Vibrant meal featuring cauliflower, pineapple, and edamame with bold seasonings and fresh garnishes.
# What you need:
→ Vegetables & Fruit
01 - 1 medium head cauliflower, riced (about 5 cups)
02 - 1 cup pineapple, diced (fresh or canned, drained)
03 - 1 cup shelled edamame (thawed if frozen)
04 - 1 red bell pepper, diced
05 - 4 green onions, thinly sliced
06 - 2 cloves garlic, minced
07 - 1 medium carrot, diced
08 - 0.5 cup peas (fresh or frozen)
→ Sauces & Seasonings
09 - 3 tablespoons tamari or soy sauce (gluten-free if needed)
10 - 1 tablespoon toasted sesame oil
11 - 1 teaspoon fresh ginger, grated
12 - 1 tablespoon rice vinegar
13 - 1 teaspoon sriracha or chili-garlic sauce (optional, to taste)
14 - Salt and black pepper, to taste
→ Garnishes
15 - 2 tablespoons roasted cashews or peanuts, roughly chopped
16 - 2 tablespoons fresh cilantro or basil, chopped
17 - 1 lime, cut into wedges
# How to make it:
01 - Remove leaves and core from cauliflower, then pulse florets in a food processor until rice-sized pieces form.
02 - Heat toasted sesame oil in a large nonstick skillet or wok over medium-high heat.
03 - Add minced garlic, grated ginger, and white parts of sliced green onions. Sauté for 1 minute until fragrant.
04 - Add diced carrot and bell pepper to the skillet. Stir-fry for 2 to 3 minutes until slightly softened.
05 - Add riced cauliflower to the skillet, stirring well.

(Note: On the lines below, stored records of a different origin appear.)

==> onyx <==
## colour_change
module colour_change #
(
    parameter DATA_WIDTH = 24  
)
(
    input  wire                   clk,
    input  wire                   n_rst,
    input  wire [DATA_WIDTH-1:0] i_vid_data,
    input  wire                  i_vid_hsync,
    input  wire                  i_vid_vsync,
    input  wire                  i_vid_VDE,
    output reg [DATA_WIDTH-1:0] o_vid_data,
    output reg                  o_vid_hsync,
    output reg                  o_vid_vsync,
    output reg                  o_vid_VDE,
    input wire [3:0] btn,
    input wire [3:0] sw,
    output wire [3:0] led 
);
Settings: LEC_CHECK=0, ABC_AREA=1, CAP_MARGIN=20, CORE_MARGIN=2, CORE_UTILIZATION=72, CTS_CLUSTER_DIAMETER=223, PLACE_DENSITY=0.36, SETUP_SLACK_MARGIN=1.55, SLEW_MARGIN=20; clock period 13.4 ns.
run.sh (not shown) runs the stock make flow with config.mk's settings and CLKGATE_MAP_FILE=.
==> zinc: changes against onyx <==
ABC_AREA = not set   (was 1)
CORE_UTILIZATION = 40   (was 72)
CTS_CLUSTER_DIAMETER = not set   (was 223)
GPL_ROUTABILITY_DRIVEN = 0   (was not set)
GPL_TIMING_DRIVEN = 0   (was not set)
PLACE_DENSITY = not set   (was 0.36)
SETUP_SLACK_MARGIN = not set   (was 1.55)
SLEW_MARGIN = 35   (was 20)
==> flow/constraint.sdc (replaced) <==
create_clock -name core_clock -period 20.0 [get_ports {clk}]
set_input_delay 4.0000 -clock core_clock [delete_from_list [all_inputs] [get_ports {clk}]]
set_output_delay 4.0000 -clock core_clock [all_outputs]
set_load 0.01 [all_outputs]
==> notes <==
- Of zinc and onyx, zinc has the higher area after synthesis (gap 8.1%, measured against onyx).
- zinc completed with no timing, DRC or antenna violations. onyx stopped in 5_1_grt with ODB-0269.
- Against onyx, the synthesized cell count of zinc is smaller by 4.0%.
- Of onyx and zinc, zinc has the higher die area (gap about 50%, measured against zinc).
==> figures <==
quantity                                                                  onyx        zinc
Run status                                                      did not finish  no timing/DRC/antenna violations
Stage where the flow stopped                                           5_1_grt           -
Site Rows                                                                   67          93
Avg Inst Size Synth                                                   7.47 µm²    8.41 µm²
Post-Place Cell Area                                                0.0259 mm²  0.0280 mm²
HPWL reported at the end of detailed placement                        45900 µm    53900 µm
Area of the mapped netlist                                          0.0242 mm²  0.0261 mm²
Area share of the leading cell type in the synthesized netlist           0.198       0.183
Effective utilization at floorplan                                       0.726       0.405
Setup fix buffers added after clock tree synthesis                         117           0
Number of port buffers                                                      59          58
Unique masters post-synth                                                   83         146
AO/OA Area Share                                                         0.106       0.231
Die x size                                                              187 µm      260 µm
Adders+Majority by Area                                                  0.203       0.199
Yosys stat area                                                     0.0242 mm²  0.0261 mm²


==> exp/garnet: inputs <==
==> flow/design.v <==
`timescale 1ns / 1ps
module skin_detection(
    input clk,
    input n_rst,
    input [23:0] i_vid_data,
    input i_vid_hsync,
    input i_vid_vsync,
    input i_vid_VDE,
    input [3:0] sw,
    output reg [23:0] o_vid_data,
    output reg o_vid_hsync,
    output reg o_vid_vsync,
    output reg o_vid_VDE
);
    localparam [7:0] skin_y = 8'd80;
    localparam [7:0] skin_cb_min = 8'd70;  
    localparam [7:0] skin_cb_max = 8'd135;  
    localparam [7:0] skin_cr_min = 8'd120;  
    localparam [7:0] skin_cr_max = 8'd180;   
    reg signed [8:0] y, ytemp;
    reg signed [8:0] cb;
    reg signed [8:0] cr;
    reg signed [8:0] rtemp,gtemp,btemp, rtemp2, gtemp2, btemp2;
    localparam [7:0] r  = 8'd255;
    localparam [7:0] g = 8'd0;
    localparam [7:0] b = 8'd255;
    wire [7:0] red, green, blue;
    assign {red, blue, green} = i_vid_data;
    wire hsync = i_vid_hsync;
    wire vsync = i_vid_vsync;
    wire VDE = i_vid_VDE;
    always @(posedge clk) begin
        if(sw == 4'd1) begin
        ytemp <= 16+ (256*red+green*645+blue*98)/1000;
        cb <= (577*(btemp-ytemp))/1000+128;
        cr <= (713*(rtemp-ytemp))/1000+128;
        y <= ytemp;
        rtemp <= red;
        gtemp <= green;
        btemp <= blue;
        rtemp2 <= rtemp;
        gtemp2 <= gtemp;
        btemp2 <= btemp;
        if(y > skin_y && skin_cb_min < cb && skin_cb_max > cb && skin_cr_min < cr && skin_cr_max > cr) begin
            o_vid_data[23:16] <= rtemp2;
            o_vid_data[15:8] <= btemp2;
            o_vid_data[7:0] <= gtemp2;
        end else begin
            o_vid_data[23:16] <= r;
            o_vid_data[15:8] <= b;
            o_vid_data[7:0] <= g;
        end
        o_vid_hsync <=  hsync;
        o_vid_vsync <=  vsync;
        o_vid_VDE <=  VDE;
    end
    end
endmodule
`timescale 1ns / 1ps
module inversion(
    input clk,
    input n_rst,
    input [23:0] i_vid_data,
    input i_vid_hsync,
    input i_vid_vsync,
    input i_vid_VDE,
    input [3:0] sw,
    output reg [23:0] o_vid_data,
    output reg o_vid_hsync,
    output reg o_vid_vsync,
    output reg o_vid_VDE
);
    wire [7:0] red, green, blue;
    assign {red, green, blue} = i_vid_data;
 always @(posedge clk) begin
        if(sw == 4'd2) begin
            o_vid_data[23:16] <= 255-red;
            o_vid_data[15:8] <= 255-green;
            o_vid_data[7:0] <= 255-blue;
        end
        o_vid_hsync <= i_vid_hsync;
        o_vid_vsync <=  i_vid_vsync;
        o_vid_VDE <=  i_vid_VDE;
        end
endmodule
`timescale 1ns / 1ps
module position(
input clk,
    input n_rst,
    input [23:0] i_vid_data,
    input i_vid_hsync,
    input i_vid_vsync,
    input i_vid_VDE,
    input [3:0] sw,
    output reg [23:0] o_vid_data,
    output reg o_vid_hsync,
    output reg o_vid_vsync,
    output reg o_vid_VDE
);
    wire [7:0] red, green, blue;
    reg [16:0] vcount, hcount;
    reg [16:0] vcount_q, hcount_q;
    assign {red, blue, green} = i_vid_data;
    always @* begin
        hcount = hcount_q;
        vcount = vcount_q;
        if(!n_rst) begin
            hcount = 0;
            vcount = 0;
        end else
            if(i_vid_VDE) begin
        if(hcount_q>=16'd1919) begin
            hcount = 0;
            if(vcount_q>=16'd1079)
                vcount =0;
         else vcount = vcount_q +1;
    end else hcount = hcount_q +1;
    end
    end
    always @(posedge clk) begin
        hcount_q <= hcount;
        vcount_q <= vcount;
    end
    wire [7:0] grey = (3*red)/100 + (59*green)/100 + (11*blue)/100;
     always @(posedge clk) begin
           if(sw == 4'd3) begin
             if (hcount > 200 && hcount < 800) begin
                o_vid_data[23:16] <= grey;
                 o_vid_data[15:8] <= grey; 
                 o_vid_data[7:0] <= grey;         
           end
           else
             o_vid_data <= i_vid_data;
           end
           o_vid_hsync <= i_vid_hsync;
           o_vid_vsync <=  i_vid_vsync;
           o_vid_VDE <=  i_vid_VDE;
           end
endmodule
`timescale 1ns / 1ps
module colour_change #
(
    parameter DATA_WIDTH = 24  
)
(
    input  wire                   clk,
    input  wire                   n_rst,
    input  wire [DATA_WIDTH-1:0] i_vid_data,
    input  wire                  i_vid_hsync,
    input  wire                  i_vid_vsync,
    input  wire                  i_vid_VDE,
    output reg [DATA_WIDTH-1:0] o_vid_data,
    output reg                  o_vid_hsync,
    output reg                  o_vid_vsync,
    output reg                  o_vid_VDE,
    input wire [3:0] btn,
    input wire [3:0] sw,
    output wire [3:0] led 
);
 assign led = 4'd0;
 wire [23:0] out1, out2,out3;
   wire hsync, vsync, vde, hsync2, vsync2, vde2, hsync3, vsync3, vde3;
   always@* begin
       case(sw)
           4'd1:begin o_vid_data=out1;
           o_vid_hsync = hsync;
           o_vid_vsync = vsync;
           o_vid_VDE = vde;
           end
           4'd2: begin 
            o_vid_data=out2;
            o_vid_hsync = hsync2;
            o_vid_vsync = vsync2;
            o_vid_VDE = vde2;
           end
           4'd3: begin 
           o_vid_data=out3;
           o_vid_hsync = hsync3;
           o_vid_vsync = vsync3;
           o_vid_VDE = vde3;
          end
          default: begin
           o_vid_data=i_vid_data;
           o_vid_hsync = i_vid_hsync;
           o_vid_vsync = i_vid_vsync;
           o_vid_VDE = i_vid_VDE;
           end
       endcase
   end
   skin_detection skin(.clk(clk), .n_rst(n_rst), .i_vid_data(i_vid_data), .i_vid_hsync(i_vid_hsync), .i_vid_vsync(i_vid_vsync), .i_vid_VDE(i_vid_VDE), .o_vid_data(out1), .o_vid_hsync(hsync), .o_vid_vsync(vsync), .o_vid_VDE(vde), .sw(sw));
   inversion inverse(.clk(clk), .n_rst(n_rst), .i_vid_data(i_vid_data), .i_vid_hsync(i_vid_hsync), .i_vid_vsync(i_vid_vsync), .i_vid_VDE(i_vid_VDE), .o_vid_data(out2), .o_vid_hsync(hsync2), .o_vid_vsync(vsync2), .o_vid_VDE(vde2), .sw(sw));
   position pos(.clk(clk), .n_rst(n_rst), .i_vid_data(i_vid_data), .i_vid_hsync(i_vid_hsync), .i_vid_vsync(i_vid_vsync), .i_vid_VDE(i_vid_VDE), .o_vid_data(out3), .o_vid_hsync(hsync3), .o_vid_vsync(vsync3), .o_vid_VDE(vde3), .sw(sw));
endmodule
==> flow/run.sh <==
#!/bin/bash
# the make line also repeats each setting of config.mk as NAME=value (left out here)
make -C /OpenROAD-flow-scripts/flow DESIGN_CONFIG=/design/flow/config.mk WORK_HOME=/design/flow/orfs CLKGATE_MAP_FILE= finish
==> flow/config.mk <==
export PLATFORM = sky130hd
export DESIGN_NAME = colour_change
export DESIGN_NICKNAME = colour_change
export VERILOG_FILES = /design/flow/design.v
export SDC_FILE = /design/flow/constraint.sdc
export NUM_CORES = 4
export LEC_CHECK = 0
export CAP_MARGIN = 20
export CORE_ASPECT_RATIO = 0.71
export CORE_MARGIN = 2
export CORE_UTILIZATION = 70
export CTS_CLUSTER_SIZE = 37
export HOLD_SLACK_MARGIN = 0.3
export SETUP_SLACK_MARGIN = 0.42
export SLEW_MARGIN = 20
export TNS_END_PERCENT = 5
==> flow/constraint.sdc <==
create_clock -name core_clock -period 12.9 [get_ports {clk}]
set_input_delay 2.5800 -clock core_clock [delete_from_list [all_inputs] [get_ports {clk}]]
set_output_delay 2.5800 -clock core_clock [all_outputs]
set_load 0.01 [all_outputs]
==> exp/raven (differences from exp/garnet) <==
- ABC_AREA: not set -> 1
- CORE_ASPECT_RATIO: 0.71 -> not set
- CORE_UTILIZATION: 70 -> 72
- CTS_CLUSTER_DIAMETER: not set -> 184
- CTS_CLUSTER_SIZE: 37 -> 98
- HOLD_SLACK_MARGIN: 0.3 -> not set
- SETUP_SLACK_MARGIN: 0.42 -> not set
==> flow/constraint.sdc (replaced) <==
create_clock -name core_clock -period 13.4 [get_ports {clk}]
set_input_delay 2.6800 -clock core_clock [delete_from_list [all_inputs] [get_ports {clk}]]
set_output_delay 2.6800 -clock core_clock [all_outputs]
set_load 0.01 [all_outputs]
==> exp/umber (differences from exp/garnet) <==
- CORE_ASPECT_RATIO: 0.71 -> 0.65
- CORE_UTILIZATION: 70 -> 40
- CTS_CLUSTER_SIZE: 37 -> not set
- GPL_TIMING_DRIVEN: not set -> 0
- HOLD_SLACK_MARGIN: 0.3 -> not set
- SETUP_SLACK_MARGIN: 0.42 -> 5.0
- SLEW_MARGIN: 20 -> 25
- TNS_END_PERCENT: 5 -> not set
==> flow/constraint.sdc (replaced) <==
create_clock -name core_clock -period 20.0 [get_ports {clk}]
set_input_delay 4.0000 -clock core_clock [delete_from_list [all_inputs] [get_ports {clk}]]
set_output_delay 4.0000 -clock core_clock [all_outputs]
set_load 0.01 [all_outputs]
==> notes <==
Against exp/raven, the sequential share of layout area of exp/umber is lower by 2.9 points. Of exp/raven and exp/umber, exp/umber has the higher wire length (gap 21%, measured against exp/umber). Setup slack: exp/raven is lower than exp/umber (4.2 ns). Of exp/raven and exp/umber, exp/raven has the higher critical path depth (gap 21). exp/garnet did not get past clock tree synthesis, error DPL-0033. exp/raven produced a clean layout. exp/umber completed with no timing, DRC or antenna violations.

Cook for 4 to 5 minutes, stirring frequently, until just tender but not mushy.
06 - Stir in peas, edamame, and diced pineapple. Cook for 2 to 3 minutes until heated through.
07 - Pour in tamari, rice vinegar, and sriracha if using. Toss all ingredients to coat evenly. Season with salt and pepper as needed.
08 - Remove from heat. Stir in green parts of green onions and half the fresh cilantro. Transfer to serving dishes and top with chopped cashews or peanuts, remaining cilantro, and lime wedges.